Ya hace unos diez años supimos lo que era la prima de riesgo y que los bancos centrales se ponían a imprimir dinero como si no hubiese un mañana. Señal de que nunca hemos vuelto a estar bien es que esos nuevos billetes no se han llegado a recoger y los balances de los bancos centrales hoy son diez veces mayores, si no más, y sobre todo de peor calidad, que los mismos balances en 2006. Los garantes de los valores de las monedas han llenado de porquería sus balances para poder emitir más moneda.
Mientras salíamos de esa gran crisis, mientras mejoraba el empleo y el PIB, tuvimos que lidiar con la salida inesperada de la Unión Europea del Reino Unido, con el auge de los populismos de todo signo y en España con un desafío independentista que afectó sobre todo nuestra imagen exterior.
Habituados a vivir con estas crisis locales, apareció hace dos años un virus que paralizó nuestras vidas y nuestras economías, provocando una caída del PIB nunca vista. Y los estados continuaron actuando de manera excepcional.
Finalmente, cuando creíamos que lo peor ya había pasado, primero vimos tensiones en las cadenas de suministro que derivaron en inflación, nos quedamos sin chips y de repente una potencia nuclear decidió invadir un país europeo. La guerra, que siempre ha estado presente en el mundo, ya no era algo que sucedía lejos, sino que estaba en Europa y, además, una tercera guerra mundial con uso de bombas nucleares incluidas nos parece ahora más creíble que nunca.

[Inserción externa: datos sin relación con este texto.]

==> src/source/rv_exec_top.sv <==
`timescale 1ns/10ps

module rv_exec_top #(
  parameter logic [31:0] RESET_PC = 32'h0000_0000
) (
  input  logic           clk,
  input  logic           rst,
  input  logic           instr_valid,
  input  rv_pkg::instr_u instr,
  output logic           retire,
  output logic           illegal,
  output logic           rd_we,
  output logic [4:0]     rd_addr,
  output logic [31:0]    rd_data,
  output logic [31:0]    pc
);
  import rv_pkg::*;

  dec_t        dec;
  alu_res_t    alu_res;
  br_res_t     br_res;
  logic [4:0]  rs1_addr;
  logic [4:0]  rs2_addr;
  logic [31:0] rs1_data;
  logic [31:0] rs2_data;

  rv_decoder #(.RESET_PC(RESET_PC)) rv_decoder_inst (
    .clk         (clk),
    .rst         (rst),
    .instr_valid (instr_valid),
    .instr       (instr),
    .pc          (pc),
    .rs1_data    (rs1_data),
    .rs2_data    (rs2_data),
    .rs1_addr    (rs1_addr),
    .rs2_addr    (rs2_addr),
    .dec         (dec)
  );

  rv_alu rv_alu_inst (
    .clk     (clk),
    .rst     (rst),
    .dec     (dec),
    .alu_res (alu_res)
  );

  rv_branch_unit rv_branch_unit_inst (
    .clk    (clk),
    .rst    (rst),
    .dec    (dec),
    .br_res (br_res)
  );

  rv_commit #(.RESET_PC(RESET_PC)) rv_commit_inst (
    .clk      (clk),
    .rst      (rst),
    .alu_res  (alu_res),
    .br_res   (br_res),
    .rs1_addr (rs1_addr),
    .rs2_addr (rs2_addr),
    .rs1_data (rs1_data),
    .rs2_data (rs2_data),
    .pc       (pc),
    .retire   (retire),
    .illegal  (illegal),
    .rd_we    (rd_we),
    .rd_addr  (rd_addr),
    .rd_data  (rd_data)
  );

endmodule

Estamos en crisis permanente, en una permacrisis, término que poco a poco se ha ido instalando y refleja la situación en la que vivimos, la crisis no es algo puntual, sino que es un estado prolongado y habitual, algo permanente. Y los políticos están gestionando instalados en la crisis, lo cual es malo tanto para la calidad democrática como para los efectos secundarios que producen sus decisiones.
Los errores formales en la formulación de los estados de alarma promulgados para contener los contagios del Covid-19 evidenciados en las sentencias del Tribunal Constitucional son un claro ejemplo, los gobiernos tiran por el camino de en medio y no pasa nada. Para quienes nos gobiernan, es mejor un decreto ley que una ley meditada y elaborada desde el acuerdo y el consenso. Por pedir, hasta pedimos controles de precios, aspirando ni más ni menos que a la limitación de la libertad del mercado. Queremos ayudas, y queremos que papá estado provea. La crisis nos vuelve miedosos, y aspiramos a que el Estado nos proteja.
Gestionar siempre en crisis es similar a querer recorrer la distancia de una maratón siempre al sprint, es imposible. Los políticos se queman de manera rapidísima, como vemos en nuestra “nueva política”. Los líderes que llegaron para rejuvenecer la política están cayendo con una velocidad preocupante en cualquier lado del espectro político: Rivera, Iglesias, Casado... ya son historia sin haber tenido prácticamente tiempo para consolidarse. El tiempo pasa demasiado deprisa y no hay segundas oportunidades.
El suelo permanentemente congelado, el permafrost, ha retenido el metano durante siglos y ahora que suben las temperaturas ese metano escapa a la atmósfera, acelerando la subida de temperaturas. Habrá que ver qué se esconde bajo la permacrisis y qué efectos secundarios generará, seguro que nada bueno. De momento, una deuda soberana imposible de pagar.